> Problem to solve
In the entries below, filter for the word "Only" and copy every matching line.

-- Recorded information follows --

Context: an optimization exercise on an open-source flow, tuned for small area, a short achievable clock period and few clock cycles. The choices shown serve that exercise and are no tape-out recipe.
Only simulation tests tie the RTL to the original design; equivalence was not proved.
No activity file was given, so power comes from the tool's default toggle rates.

==> 01-21 <==
Design police_meter, start of the top module:
module police_meter #(
    parameter M  = 8,            
    parameter MW = 3             
) (
    input  wire        clk,
    input  wire        rst,
    input  wire        req_valid,
    output wire        req_ready,
    input  wire [1:0]  req_op,         
    input  wire [MW-1:0] req_meter,
    input  wire [47:0] req_time,       
    input  wire [13:0] req_len,        
    input  wire [7:0]  req_event,      
    input  wire [23:0] req_rate,       
    input  wire [20:0] req_burst,      
    input  wire        req_mode,       
    input  wire [5:0]  req_overhead,   
    input  wire [7:0]  req_open_id,    
    input  wire [7:0]  req_close_id,   
    input  wire [2:0]  req_flags,      
    output reg         resp_valid,
    output reg  [1:0]  resp_code,      
    output reg  [71:0] resp_tat,
    output reg  [M-1:0] resp_gates
);
Settings: LEC_CHECK=0, ABC_CLOCK_PERIOD_IN_PS=5000, CAP_MARGIN=20, CORE_MARGIN=2, CORE_UTILIZATION=60, SLEW_MARGIN=20; clock period 22.0 ns.
standard.sh (not shown) runs the stock make flow with config.mk's settings and CLKGATE_MAP_FILE= SYNTH_SCRIPT=/design/flow/synth_recipe.tcl, a recipe that flattens the netlist after the stock synthesis.
==> flow/flow/run.sh <==
#!/bin/bash
set -euo pipefail
export SETUP_SLACK_MARGIN=16
bash standard.sh > flow_make.log 2>&1
==> 12-16 (differences from 01-21) <==
--- a/flow/design.v
+++ b/flow/design.v
@@ -67,13 +67,11 @@
             s0_flags <= req_flags;
         end
         s0_len <= req_len;
         s0_ev  <= req_event;
     end
-    reg          dv_first;         
     reg          dv_run;           
-    reg          dv_wbt;           
     reg          dv_fin;           
     reg  [4:0]   dv_cnt;           
     reg  [23:0]  dv_rem;
     reg  [47:0]  dv_q;             
     reg  [66:0]  dv_p;             
@@ -98,33 +96,27 @@
     wire [26:0]  dv_d2  = dv_x - {2'd0, s0_rate, 1'b0};
     wire [26:0]  dv_d3  = dv_x - {3'd0, s0_rate} - {2'd0, s0_rate, 1'b0};
     wire [1:0]   dv_dig = !dv_d3[26] ? 2'd3 : !dv_d2[26] ? 2'd2 : !dv_d1[26] ? 2'd1 : 2'd0;
     wire [23:0]  dv_remn = !dv_d3[26] ? dv_d3[23:0] : !dv_d2[26] ? dv_d2[23:0] :
                            !dv_d1[26] ? dv_d1[23:0] : dv_x[23:0];
-    wire [66:0]  dv_pp  = dv_first ? 67'd0 : dv_p;
-    wire [23:0]  dv_plo = {1'b0, dv_pp[20:0], 2'b00} +
+    wire [23:0]  dv_plo = {1'b0, dv_p[20:0], 2'b00} +
                           (dv_d[1] ? {2'b0, s0_burst, 1'b0} : 24'd0) +
                           (dv_d[0] ? {3'b0, s0_burst}       : 24'd0);
-    wire [43:0]  dv_phi = dv_pp[64:21] + {43'd0, dv_plo[23]};
+    wire [43:0]  dv_phi = dv_p[64:21] + {43'd0, dv_plo[23]};
     wire [66:0]  dv_pn  = {dv_phi, dv_plo[22:0]};
     always @(posedge clk) begin
         if (rst) begin
             rdy      <= 1'b1;
             s0_v     <= 1'b0;
-            dv_first <= 1'b0;
             dv_run   <= 1'b0;
             dv_fin   <= 1'b0;
-            dv_wbt   <= 1'b0;
         end else begin
-            dv_first <= 1'b0;
-            dv_wbt   <= dv_fin;
             dv_fin   <= 1'b0;
             if (rdy) begin
                 s0_v <= req_valid;
                 if (acc_commit) begin
                     rdy      <= 1'b0;
-                    dv_first <= 1'b1;
                     dv_run   <= 1'b1;
                 end
             end
             if (dv_run && dv_cnt == 5'd0) begin
                 dv_run <= 1'b0;
@@ -134,18 +126,19 @@
         end
         if (acc_commit) begin
             dv_rem <= dv_rem0;
             dv_q   <= dv_q0;
             dv_cnt <= dv_n0;
+            dv_p   <= 67'd0;
             dv_d   <= 2'd0;
         end else begin
             dv_rem <= dv_remn;
             dv_q   <= {dv_q[45:0], dv_dig};
             dv_cnt <= dv_cnt - 5'd1;
+            dv_p   <= dv_pn;
             dv_d   <= dv_dig;
         end
-        dv_p <= dv_pn;
     end
     reg          s1_v;
     reg  [1:0]   s1_op;
     reg  [MW-1:0] s1_m;
     reg  [47:0]  s1_time;
@@ -174,17 +167,16 @@
         s1_time <= s0_time;
         s1_ev   <= (s0_op == OP_COMMIT) ? {3'd0, c_ogc, c_chg, s0_flags} : s0_ev;
         s1_x    <= (s0_op == OP_COMMIT) ? 15'd0 : {1'b0, s0_len} + {9'd0, xoh[s0_m]};
         if (dv_fin) begin
             tper[s0_m] <= dv_q[46:0];
+            btv[s0_m]  <= dv_pn;
             xoh[s0_m]  <= s0_mode ? s0_oh : 6'd0;
             oid[s0_m]  <= s0_oid;
             cid[s0_m]  <= s0_cid;
             gctl[s0_m] <= s0_flags[0];
         end
-        if (dv_wbt)
-            btv[s1_m] <= dv_p;
     end
     wire [61:0]  s2_ms;
     wire [61:0]  s2_mc;
     wire mb_one0 = s1_x[0] ^ 1'b0;
     wire mb_two0 = (s1_x[1] & ~s1_x[0] & ~1'b0) | (~s1_x[1] & s1_x[0] & 1'b0);
==> flow/run.sh (new file) <==
#!/bin/bash
# synth_recipe.tcl (not shown) runs the flow's synth.tcl, then flattens the netlist and writes it again
# the make line also repeats each setting of config.mk as NAME=value (left out here)
make -C /OpenROAD-flow-scripts/flow DESIGN_CONFIG=/design/flow/config.mk WORK_HOME=/design/flow/orfs CLKGATE_MAP_FILE= SYNTH_SCRIPT=/design/flow/synth_recipe.tcl finish
removed: flow/flow/run.sh
removed: flow/standard.sh
==> notes <==
- Of 12-16 and 01-21, 01-21 has the higher power (gap 6.0%, measured against 01-21).
- Against 12-16, the flip-flop and latch count of 01-21 is higher by 4.
- Between 01-21 and 12-16, the lower register-to-register slack is in 12-16 (gap 1.9 ns).
- In clock power, 12-16 and 01-21 hardly differ.
- Utilization: 12-16 is lower than 01-21 (0.92 points).
- Against 01-21, the non-clock buffer count of 12-16 is lower by 71.
Testbench counts of 01-21, summed over its fixed seeds: cycles 26,348.
Testbench counts of 12-16, summed over its fixed seeds: cycles 26,348.
Context: an optimization exercise on an open-source flow, tuned for small area, a short achievable clock period and few clock cycles per item. The choices shown serve that exercise and are no tape-out recipe. Only simulation tests tie the RTL to the original design; equivalence was not proved.

## run.sh

```bash
#!/bin/bash
# synth_recipe.tcl (not shown) runs the flow's synth.tcl, then flattens the netlist and writes it again
# the make line also repeats each setting of config.mk as NAME=value (left out here)
make -C /OpenROAD-flow-scripts/flow DESIGN_CONFIG=/design/flow/config.mk WORK_HOME=/design/flow/orfs CLKGATE_MAP_FILE= SYNTH_SCRIPT=/design/flow/synth_recipe.tcl finish
```

## config.mk

```make
export PLATFORM = sky130hd
export DESIGN_NAME = kw_unwrap
export DESIGN_NICKNAME = kw_unwrap
export VERILOG_FILES = /design/flow/design.v
export SDC_FILE = /design/flow/constraint.sdc
export NUM_CORES = 8
export LEC_CHECK = 0
export CAP_MARGIN = 20
export CELL_PAD_IN_SITES_DETAIL_PLACEMENT = 1
export CELL_PAD_IN_SITES_GLOBAL_PLACEMENT = 2
export CORE_MARGIN = 2
export CORE_UTILIZATION = 30
export PLACE_DENSITY = 0.5
export SLEW_MARGIN = 20
export SYNTH_HIERARCHICAL = 1
```

## constraint.sdc

```tcl
create_clock -name core_clock -period 12.0 [get_ports {clk}]
set_input_delay 2.4000 -clock core_clock [delete_from_list [all_inputs] [get_ports {clk}]]
set_output_delay 2.4000 -clock core_clock [all_outputs]
set_load 0.01 [all_outputs]
```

-- Recorded information concluded --

> Answer space
Only simulation tests tie the RTL to the original design; equivalence was not proved.
Context: an optimization exercise on an open-source flow, tuned for small area, a short achievable clock period and few clock cycles per item. The choices shown serve that exercise and are no tape-out recipe. Only simulation tests tie the RTL to the original design; equivalence was not proved.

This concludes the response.